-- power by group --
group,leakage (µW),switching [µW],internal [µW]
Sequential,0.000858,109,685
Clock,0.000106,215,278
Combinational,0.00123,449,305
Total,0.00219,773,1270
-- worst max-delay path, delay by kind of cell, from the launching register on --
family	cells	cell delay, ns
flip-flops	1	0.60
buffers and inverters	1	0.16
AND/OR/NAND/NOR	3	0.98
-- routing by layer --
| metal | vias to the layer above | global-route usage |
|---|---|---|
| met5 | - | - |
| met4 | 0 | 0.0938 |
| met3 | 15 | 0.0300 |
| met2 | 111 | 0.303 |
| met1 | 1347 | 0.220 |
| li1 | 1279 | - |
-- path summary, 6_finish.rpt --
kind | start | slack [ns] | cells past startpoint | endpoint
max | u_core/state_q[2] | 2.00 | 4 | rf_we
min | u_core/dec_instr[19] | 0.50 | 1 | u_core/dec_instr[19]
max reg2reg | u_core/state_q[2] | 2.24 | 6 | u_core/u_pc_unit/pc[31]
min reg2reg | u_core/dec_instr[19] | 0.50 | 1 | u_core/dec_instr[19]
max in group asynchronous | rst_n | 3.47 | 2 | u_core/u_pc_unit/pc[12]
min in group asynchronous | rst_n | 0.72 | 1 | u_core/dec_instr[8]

★ ★ ★ ★

DIRECTIONS: Each line from the one containing "-- path summary, 6_finish.rpt" through the last line of the entries is to be copied exactly, with no other lines added.

RESPONSE AREA:
-- path summary, 6_finish.rpt --
kind | start | slack [ns] | cells past startpoint | endpoint
max | u_core/state_q[2] | 2.00 | 4 | rf_we
min | u_core/dec_instr[19] | 0.50 | 1 | u_core/dec_instr[19]
max reg2reg | u_core/state_q[2] | 2.24 | 6 | u_core/u_pc_unit/pc[31]
min reg2reg | u_core/dec_instr[19] | 0.50 | 1 | u_core/dec_instr[19]
max in group asynchronous | rst_n | 3.47 | 2 | u_core/u_pc_unit/pc[12]
min in group asynchronous | rst_n | 0.72 | 1 | u_core/dec_instr[8]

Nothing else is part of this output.